コウは学校で上手くいかずに不登校になっていた。
そんなコウに対して、夜は新たな居場所として機能する。
主人公のコウは中学2年生であり、外泊することもお酒に頼ることも、煙草に頼ることも許されない。
本来的には家庭や学校が居場所であるべきなのだが、コウにはそれがない。
機能不全を起こしている家庭や学校を抱える未成年にとって、インターネットや夜が残された居場所としての選択肢なのだ。
「よふかし」の報復性
作中でも語られている、「人が夜ふかしをするのは今日という日に満足していないからだ」という言葉は、「よふかし」の報復性を示唆するキーワードだと思う。
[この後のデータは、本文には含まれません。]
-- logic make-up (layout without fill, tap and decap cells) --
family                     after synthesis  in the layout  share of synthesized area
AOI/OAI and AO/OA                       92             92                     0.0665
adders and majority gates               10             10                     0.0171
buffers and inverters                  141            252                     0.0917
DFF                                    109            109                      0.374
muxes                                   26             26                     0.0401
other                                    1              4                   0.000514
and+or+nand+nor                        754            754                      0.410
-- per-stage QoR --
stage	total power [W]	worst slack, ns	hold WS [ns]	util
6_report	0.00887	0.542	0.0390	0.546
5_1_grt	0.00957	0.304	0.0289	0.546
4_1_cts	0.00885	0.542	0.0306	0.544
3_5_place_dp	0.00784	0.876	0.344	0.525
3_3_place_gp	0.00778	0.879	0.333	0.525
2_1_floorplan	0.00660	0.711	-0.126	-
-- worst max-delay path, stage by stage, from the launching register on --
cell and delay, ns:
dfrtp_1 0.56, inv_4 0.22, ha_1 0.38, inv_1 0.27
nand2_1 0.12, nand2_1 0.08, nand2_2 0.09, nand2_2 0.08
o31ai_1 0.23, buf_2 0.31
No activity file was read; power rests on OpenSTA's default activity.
==> src/rtl/proc_ctrl_fsm.sv <==
// Control sequencer for the 16-bit bus processor: fetches the instruction into IR
// and walks T0..T3, decoding bus-driver selects and register load enables.
module proc_ctrl_fsm
  import proc_ctrl_pkg::*;
#(
  parameter int DATA_W = 16,
  parameter int IR_W   = 9,
  parameter int NREG   = 8
) (
  input  logic              Clock,
  input  logic              Reset,
  input  logic              Run,
  input  logic [DATA_W-1:0] DIN,
  output logic [NREG-1:0]   Rout,
  output logic [NREG-1:0]   Rin,
  output logic              Gout,
  output logic              DINout,
  output logic              Ain,
  output logic              Gin,
  output logic              AddSub,
  output logic              IRin,
  output logic              Done,
  output logic              Busy
);

  state_t            state;
  state_t            next_state;
  logic [IR_W-1:0]   ir;
  logic [2:0]        op;
  logic [2:0]        x_idx;
  logic [2:0]        y_idx;
  logic [2:0]        rout_idx;
  logic              rout_en;
  logic [2:0]        rin_idx;
  logic              rin_en;
  logic              din_unused;

  // Only the low IR_W bits of DIN carry the instruction; the rest feed the bus only
  assign din_unused = ^DIN[DATA_W-1:IR_W];

  assign op    = ir_op(ir);
  assign x_idx = ir_x(ir);
  assign y_idx = ir_y(ir);
  assign Busy  = (state != T0);

  // Sequencing state register
  always_ff @(posedge Clock) begin
    if (Reset) begin
      state <= T0;
    end else begin
      state <= next_state;
    end
  end

  // Instruction register, captured only when a fetch is accepted in T0
  always_ff @(posedge Clock) begin
    if (Reset) begin
      ir <= {IR_W{1'b0}};
    end else if ((state == T0) && Run) begin
      ir <= DIN[IR_W-1:0];
    end else begin
      ir <= ir;
    end
  end

  // Next-state and control decode from (state, IR); IRin alone follows Run
  always_comb begin
    next_state = state;
    rout_idx   = 3'd0;
    rout_en    = 1'b0;
    rin_idx    = 3'd0;
    rin_en     = 1'b0;
    Gout       = 1'b0;
    DINout     = 1'b0;
    Ain        = 1'b0;
    Gin        = 1'b0;
    AddSub     = 1'b0;
    IRin       = 1'b0;
    Done       = 1'b0;
    case (state)
      T0: begin
        IRin = Run;
        if (Run) begin
          next_state = T1;
        end else begin
          next_state = T0;
        end
      end
      T1: begin
        case (op)
          OP_MV: begin
            rout_idx   = y_idx;
            rout_en    = 1'b1;
            rin_idx    = x_idx;
            rin_en     = 1'b1;
            Done       = 1'b1;
            next_state = T0;
          end
          OP_MVI: begin
            DINout     = 1'b1;
            rin_idx    = x_idx;
            rin_en     = 1'b1;
            Done       = 1'b1;
            next_state = T0;
          end
          OP_ADD, OP_SUB: begin
            rout_idx   = x_idx;
            rout_en    = 1'b1;
            Ain        = 1'b1;
            next_state = T2;
          end
          default: begin
            // Illegal opcode: retire immediately without touching the datapath
            Done       = 1'b1;
            next_state = T0;
          end
        endcase
      end
      T2: begin
        rout_idx   = y_idx;
        rout_en    = 1'b1;
        Gin        = 1'b1;
        AddSub     = (op == OP_SUB);
        next_state = T3;
      end
      T3: begin
        Gout       = 1'b1;
        rin_idx    = x_idx;
        rin_en     = 1'b1;
        Done       = 1'b1;
        next_state = T0;
      end
      default: begin
        next_state = T0;
      end
    endcase
  end

  reg_dec3to8 u_rout_dec (
    .idx    (rout_idx),
    .en     (rout_en),
    .onehot (Rout)
  );

  reg_dec3to8 u_rin_dec (
    .idx    (rin_idx),
    .en     (rin_en),
    .onehot (Rin)
  );

endmodule

==> config.mk <==
export PLATFORM = sky130hd
export DESIGN_NAME = proc_ctrl_fsm
export DESIGN_NICKNAME = d
export VERILOG_FILES = /design/src/rtl/proc_ctrl_pkg.sv /design/src/rtl/reg_dec3to8.sv /design/src/rtl/proc_ctrl_fsm.sv
export SDC_FILE = /design/constraint.sdc
export NUM_CORES = 1
export LEC_CHECK = 0
export ABC_AREA = 0
export BUFFER_PORTS_ARGS = -buffer_cell sky130_fd_sc_hd__buf_2
export CELL_PAD_IN_SITES_DETAIL_PLACEMENT = 1
export CELL_PAD_IN_SITES_GLOBAL_PLACEMENT = 1
export CORE_ASPECT_RATIO = 0.75
export CORE_UTILIZATION = 30
export DETAILED_ROUTE_END_ITERATION = 16
export PLACE_DENSITY = 0.89
export SYNTH_ARGS = -nofsm -noshare
export SYNTH_HDL_FRONTEND = slang
export SYNTH_SLANG_ARGS = --single-unit
==> constraint.sdc <==
create_clock -name Clock -period 3.4 [get_ports Clock]
set_input_delay 0.17 -clock Clock [delete_from_list [all_inputs] [get_ports Clock]]
set_output_delay 0.17 -clock Clock [all_outputs]
set_load 0.02 [all_outputs]
### src/rtl/pwm_pkg.sv
// pwm_pkg: shared mode encodings and duty-slice indexing for the PWM block
package pwm_pkg;
   localparam logic MODE_EDGE   = 1'b0;
   localparam logic MODE_CENTER = 1'b1;
   function automatic int duty_lsb(input int k, input int counter_bits);
      return k * (counter_bits + 1);
   endfunction
endpackage

### src/rtl/pwm_prescaler.sv
// pwm_prescaler: divides clk into one tick every final_value+1 clocks
module pwm_prescaler #(
   parameter int TIMER_BITS = 16
) (
   input  logic                  clk,
   input  logic                  reset_n,
   input  logic                  enable,
   input  logic [TIMER_BITS-1:0] final_value,
   output logic                  tick
);
   logic [TIMER_BITS-1:0] cnt_q, cnt_d;
   // a lowered terminal count below the current value is only met after the count wraps
   always_comb begin
      tick  = enable && (cnt_q == final_value);
      cnt_d = (!enable || tick) ? '0 : cnt_q + 1'b1;
   end
   // prescaler count register
   always_ff @(posedge clk or negedge reset_n) begin
      if (!reset_n) cnt_q <= '0;
      else          cnt_q <= cnt_d;
   end
endmodule

### src/rtl/pwm_multi_channel.sv
// pwm_multi_channel: N-channel PWM with shared edge/center counter and shadowed duties
module pwm_multi_channel
   import pwm_pkg::*;
#(
   parameter int CHANNELS     = 4,
   parameter int COUNTER_BITS = 8,
   parameter int TIMER_BITS   = 16
) (
   input  logic                                 clk,
   input  logic                                 reset_n,
   input  logic                                 enable,
   input  logic [TIMER_BITS-1:0]                final_value,
   input  logic                                 center_mode,
   input  logic [CHANNELS*(COUNTER_BITS+1)-1:0] duty_cycle,
   input  logic [CHANNELS-1:0]                  duty_load,
   input  logic [CHANNELS-1:0]                  polarity,
   output logic [CHANNELS-1:0]                  pwm_out,
   output logic                                 period_start
);
   localparam int DW = COUNTER_BITS + 1;
   localparam logic [COUNTER_BITS-1:0] CNT_MAX = '1;
   localparam logic [COUNTER_BITS-1:0] CNT_ONE = 1;

   logic                    tick, bnd;
   logic [COUNTER_BITS-1:0] cnt_q, cnt_d;
   logic                    dir_down_q, dir_down_d;
   logic                    mode_q, mode_d;
   logic                    period_start_q, period_start_d;
   logic [CHANNELS-1:0]     raw, pwm_q, pwm_d;

   pwm_prescaler #(.TIMER_BITS(TIMER_BITS)) u_prescaler (
      .clk         (clk),
      .reset_n     (reset_n),
      .enable      (enable),
      .final_value (final_value),
      .tick        (tick)
   );

   // counter walk; bnd flags the tick that lands on 0 by wrap or by down-count
   always_comb begin
      cnt_d      = cnt_q;
      dir_down_d = dir_down_q;
      bnd        = 1'b0;
      if (!enable) begin
         cnt_d      = '0;
         dir_down_d = 1'b0;
      end else if (tick) begin
         if (mode_q == MODE_EDGE) begin
            cnt_d      = cnt_q + 1'b1;
            dir_down_d = 1'b0;
            bnd        = (cnt_q == CNT_MAX);
         end else if (!dir_down_q) begin
            cnt_d      = (cnt_q == CNT_MAX) ? cnt_q - 1'b1 : cnt_q + 1'b1;
            dir_down_d = (cnt_q == CNT_MAX);
         end else begin
            cnt_d      = cnt_q - 1'b1;
            bnd        = (cnt_q == CNT_ONE);
            dir_down_d = (cnt_q != CNT_ONE);
         end
      end
      mode_d         = (!enable || bnd) ? center_mode : mode_q;
      period_start_d = bnd;
      pwm_d          = enable ? (raw ^ polarity) : polarity;
   end

   // shared counter, mode shadow and registered outputs
   always_ff @(posedge clk or negedge reset_n) begin
      if (!reset_n) begin
         cnt_q          <= '0;
         dir_down_q     <= 1'b0;
         mode_q         <= MODE_EDGE;
         period_start_q <= 1'b0;
         pwm_q          <= '0;
      end else begin
         cnt_q          <= cnt_d;
         dir_down_q     <= dir_down_d;
         mode_q         <= mode_d;
         period_start_q <= period_start_d;
         pwm_q          <= pwm_d;
      end
   end

   for (genvar k = 0; k < CHANNELS; k++) begin : g_ch
      localparam int LSB = duty_lsb(k, COUNTER_BITS);
      logic [DW-1:0] pend_q, pend_d, act_q, act_d;
      // a load on the boundary (or while idle) goes straight through to the active duty
      always_comb begin
         pend_d = duty_load[k] ? duty_cycle[LSB +: DW] : pend_q;
         act_d  = (!enable || bnd) ? pend_d : act_q;
      end
      // pending and active duty registers
      always_ff @(posedge clk or negedge reset_n) begin
         if (!reset_n) begin
            pend_q <= '0;
            act_q  <= '0;
         end else begin
            pend_q <= pend_d;
            act_q  <= act_d;
         end
      end
      assign raw[k] = {1'b0, cnt_q} < act_q;
   end

   assign pwm_out      = pwm_q;
   assign period_start = period_start_q;
endmodule
### config.mk
export PLATFORM = sky130hd
export DESIGN_NAME = pwm_multi_channel
export DESIGN_NICKNAME = d
export VERILOG_FILES = /design/src/rtl/pwm_pkg.sv /design/src/rtl/pwm_prescaler.sv /design/src/rtl/pwm_multi_channel.sv
export SDC_FILE = /design/constraint.sdc
export NUM_CORES = 1
export LEC_CHECK = 0
export CELL_PAD_IN_SITES_DETAIL_PLACEMENT = 0
export CELL_PAD_IN_SITES_GLOBAL_PLACEMENT = 1
export CORE_ASPECT_RATIO = 0.8
export CORE_MARGIN = 1
export CORE_UTILIZATION = 48
export CTS_CLUSTER_DIAMETER = 80
export DETAILED_ROUTE_END_ITERATION = 16
export HOLD_SLACK_MARGIN = 0.03
export MAX_ROUTING_LAYER = met4
export PLACE_DENSITY_LB_ADDON = 0.1
export RECOVER_POWER = 25
export SLEW_MARGIN = 20
export SYNTH_ARGS = -nofsm -noshare
export SYNTH_HDL_FRONTEND = slang
export SYNTH_SLANG_ARGS = --single-unit
### constraint.sdc
create_clock -name clk -period 4.1 [get_ports clk]
set_input_delay 0.82 -clock clk [delete_from_list [all_inputs] [get_ports clk]]
set_output_delay 0.82 -clock clk [all_outputs]
set_load 0.02 [all_outputs]
==> results.toml <==
[floorplan]
coreArea_um2 = 10400
die_height_um = 94.7
total_die_area_um2 = 11200
rows = 33
initial_utilization_pct = 49.8
floorplan.io_pins = 69
floorplan.die.width_um = 118

[clock_network]
cts_tree = "done"
cts_root_buffer = "sky130_fd_sc_hd__clkbuf_16"
clkSinkCount = 103
cts_buffer_depth = 2
ctsResizeCount = 0
clkSlewWorstSetupHoldPaths_ns = 0.07
h-tree-depth = 3
worst_skew_pair.late_latency_ns = 0.34
cts.repair_timing.setup_buffer_count = 0
tritoncts.num_buffers = 9
cts_hold_buffers = 0

[synth]
library_cell_with_the_highest_instance_count_after_synthesis = "sky130_fd_sc_hd__dfrtp_1"
synth_enable_flop_cells = 0
yosys.area_share.simple_pct = 10.1
synth.avg_cell_area_um2 = 11.9
yosys_most_used_dff = "sky130_fd_sc_hd__dfrtp_1"
synth.top_cells.by_count = "sky130_fd_sc_hd__dfrtp_1, sky130_fd_sc_hd__mux2_2, sky130_fd_sc_hd__ha_1, sky130_fd_sc_hd__inv_1, sky130_fd_sc_hd__nor2_1"
yosys.area_share.xor_xnor_pct = 6.11
compound_cell_area_share_of_the_yosys_netlist_pct = 5.24
synth-seq-area-share_pct = 49.9
synth_cell_type_count = 45
post_synth_main_area_contributors = "sky130_fd_sc_hd__dfrtp_1, sky130_fd_sc_hd__mux2_2, sky130_fd_sc_hd__ha_1, sky130_fd_sc_hd__xor2_1, sky130_fd_sc_hd__inv_1"
post_synth_mux_area_share_pct = 17.1
ys_seq_elements = 103
synthAdderAreaFrac_pct = 7.76
synth.top_cell.area_share_pct = 49.9
synthesis.instances = 433
synth-warning-count = 0
synthesis.nets = 529
netlist.top_cell.by_area = "sky130_fd_sc_hd__dfrtp_1"
postSynth.asyncResetShare_pct = 100
synth_top_family_by_area = "multiplexers"
syn_area_um2 = 5160

[sta]
transition_time_at_the_pin_with_the_least_slew_margin_ns = 2.04
rsz0062_at_grt = "no"
finalCriticalPeriod_ns = 2.81
report.final.setup_viol = 0
drv_slew = 85
timing_hold_violations_final = 0
maxSlewHeadroom_pct = -35.8
timing.clock.skew_ns = 0.00689
fmax_mhz = 356
final_min_period_over_clock_period_pct = 68.6
fin_tns_setup_ns = 0

[final_layout]
area.growth.synth_to_final_pct = 21.1
num_antenna_cells = 0
finish.instance_area_um2 = 6250
layout_cells_sized_above_1_pct = 19.3
n_fill_cell = 887
num-nets-final = 600

[status]
run_status = "finished, violations left"
failing_checks = "capacitance limit, slew limit"

[worst_setup_path]
crit_slowest_cell = "sky130_fd_sc_hd__buf_4"
timing.rr.start = "cnt_q[2]"
arrival_time_at_the_worst_endpoint_ns = 3.03
reg2reg_slack_ns = 1.51
worst_flop_to_flop_path_endpoint = "g_ch[1].act_q[5]"
timing.critical_path.from_type = "input port"
cp-end-kind = "flop"
worst_ep_required_time_ns = 4.32
critical_path_peak_fanout = 37
critical_path.cell_chain = "clkdlybuf4s50_1, xor2_1, nor4_1, nand4_2, o21ai_4, buf_4, mux2_2"
timing_worst_setup_path_type = "input port to flop"
rr_worst_depth = 6
critPathMaxStageDelay_ns = 0.45

[global_routing]
wire_length_of_the_first_global_routing_pass_mm = 16.3
grt_pass1_vias = 3355
pin_count_of_the_biggest_net_entering_global_routing = 85
grt_antenna_before_repair = 0
grtUsageTotal_pct = 19.4
global_route_overflow = 0

[power]
power-per-cell-area_nw_per_um2 = 361
worst_ir_drop_vdd_v = 0.000193
p_leak_nw = 2.81

[drt]
drt.antenna.violating_nets = 0
postRouteWirelength_mm = 9.37
post_drt_wl_per_cell_um = 14.4
vias = 3339
viasPerCell = 5.14
route.detailed.drc = 0
drt_iter0_drc = 117
drtPass1Iterations = 4

[worst_hold_path]
worstHoldPathCells = 1
holdCritStartpoint = "g_ch[3].pend_q[3]"
hold_path.class = "flop to flop"
worst_hold_path.endpoint = "g_ch[3].pend_q[3]"

[placed_design]
gp_congestion = 0.794
placement.cell_area_um2 = 5980
io_buffer_count = 68
dp_hpwl_mm = 6.66

[flow_run]
maxCapViolations = 1
## where the power goes
part	internal (mW)	total [mW]	switching (mW)
sequential	1.11	1.15	0.0409
combinational	0.180	0.316	0.136
clock	0.416	0.786	0.371
total	1.71	2.26	0.548
## cell type report
class	instances	area (um^2)	area share (%)
flip-flops and latches	103	2580	41.2
repair buffers	72	706	11.3
well taps	140	175	2.80
inverters	33	124	1.98
clock inverters	6	46.3	0.741
multi-input cells	285	2390	38.3
clock buffers	10	229	3.66
## sequential cells by signal (all words and copies together), names as in the netlist
register / cells
cnt_q: 8
dir_down_q: 1
g_ch.act_q: 36
g_ch.pend_q: 36
mode_q: 1
period_start: 1
pwm_out: 4
u_prescaler.cnt_q: 16
## worst max-delay path: cells and delay by family
family / cells / cell delay [ns]
simple gates: 2 / 0.56
compound gates: 1 / 0.17
xor+xnor: 1 / 0.18
buf+inv: 2 / 0.89
mux: 1 / 0.40
## through the flow
step / hold slack (ns) / utilization, % / total power [mW] / setup WS, ns / cells
3_5_place_dp: 0.484 / 57.7 / 1.50 / 0.922 / 633
6_report: 0.498 / 60.3 / 2.26 / 1.29 / 649
5_1_grt: 0.506 / 60.3 / 2.38 / 1.16 / 649
3_3_place_gp: 0.478 / 57.7 / 1.48 / 0.950 / 633
2_1_floorplan: 0.458 / - / 1.35 / 1.60 / 433
4_1_cts: 0.500 / 60.3 / 2.30 / 1.29 / 649
## layer usage
layer	up-vias	track usage (%)	wire length, um
met1	1626	24.7	4560
li1	1645	-	-
met5	-	-	0
met3	8	4.53	363
met2	60	30.9	4340
met4	0	5.88	99
## how the worst max path moves through the flow
stage,from,slack [ns],end,depth (start not counted)
final,final_value[5],1.29,g_ch[1].act_q[5],7
after global routing,final_value[13],1.16,g_ch[3].act_q[7],7
after CTS,final_value[5],1.29,g_ch[1].act_q[5],7
after detailed placement,final_value[10],0.92,g_ch[3].act_q[2],7
after global placement,final_value[1],0.95,g_ch[1].act_q[0],7
after floorplan,final_value[10],1.60,g_ch[1].act_q[2],6
## cells in the final DEF (no fill, tap or decap), drive strengths merged, types with 4 or more instances in the layout
cell type / synthesis / layout
buf: 4 / 4
nor4: 6 / 6
o21ai: 5 / 5
xor2: 26 / 26
nand4: 5 / 5
nor2: 29 / 29
mux2: 74 / 74
ha: 32 / 32
mux2i: 5 / 5
xnor2: 10 / 10
nand2b: 8 / 8
nand3: 15 / 15
a21o: 5 / 5
and4: 4 / 4
inv: 32 / 33
clkdlybuf4s50: 0 / 67
nand2: 16 / 16
dfrtp: 103 / 103
clkinv: 1 / 5
a21oi: 14 / 14
clkbuf: 8 / 11
## kinds of logic (layout without fill, tap and decap cells)
kind of cell               count (synthesis)  in the layout
AOI/OAI and AO/OA                         40             40
adders and majority gates                 32             32
muxes                                     79             79
DFF                                      103            103
and+or+nand+nor                           98             98
buffers and inverters                     45            121
xor gates and xnor gates                  36             36
Power figures use the tool's default switching activity.
[src/rtl/bram_arb_pkg.sv]
// Shared constants for the single-port BRAM access arbiter.
package bram_arb_pkg;

    localparam int ADDR_W_DEF = 9;
    localparam int DATA_W_DEF = 32;
    localparam int RD_LAT_DEF = 1;

    // Requester IDs; they also index the per-requester packed arrays.
    localparam logic REQ_A = 1'b0;
    localparam logic REQ_B = 1'b1;

    // The requester that did not win last time.
    function automatic logic other_id(input logic id);
        return ~id;
    endfunction

endpackage

[src/rtl/rr_arb2.sv]
// Two-way round-robin picker: a lone eligible requester wins outright,
// a tie goes to whichever side did not win last.
module rr_arb2
    import bram_arb_pkg::*;
(
    input  logic elig_a,
    input  logic elig_b,
    input  logic last_winner,
    output logic win_valid,
    output logic win_id
);

    // Pick the winner for this cycle.
    always_comb begin
        win_valid = elig_a | elig_b;
        win_id    = REQ_A;
        if (elig_a && elig_b) begin
            win_id = other_id(last_winner);
        end else if (elig_b) begin
            win_id = REQ_B;
        end
    end

endmodule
実際に、私も学校や会社で満足できていないときは「よふかし」をしてしまう。
私の場合は夜の公園に散歩に行き、物思いに耽ってみたり本を読んでみたりしている。
ただ、「よふかし」はそれだけではない。
ベッドでSNSを見続けてしまうのも、動画を見続けてしまうのも、夜に長電話をしてしまうのも、ゲームを遊んでしまうのも
全て「よふかし」なのだ。
そしてこれは、昼間に自分の好きなことや楽しみたいことが満足に行えなかった報復性の表れなのだ。
私達は何に満足するのか
単に「よふかし」するだけでは、満足できない。
先ほど「よふかし」の例としてSNSや動画、電話やゲームを挙げた。
これらの共通点は、直接的間接的の違いはあれど「他人の介在」だろう。
SNSでは他人のミニブログが、動画では他人の記録や思い出が、電話は他人とのコミュニケーションが、ゲームでは他人を模したキャラクターが居る。(オンラインならそれこそ仲間やライバルが)
そうだ、結局我々は寂しくなってしまうのだ。
どんなに人が嫌いになろうと、どんなにつらいことがあろうと、他人を求めてしまう。
それが我々、「人間」なのだろう。
他人との繋がり
『よふかしのうた』のサブテーマは恐らく「恋愛」「異種族交流」だろう。
人間と人間が恋をするように、吸血鬼と人間が恋をする。
ただし、異種族での恋愛には枷が付き纏う。
これがドラマを生み出していく。
『よふかしのうた』において、人間の恋愛は現実のそれと比べて純粋かつ一途であることが見て取れる。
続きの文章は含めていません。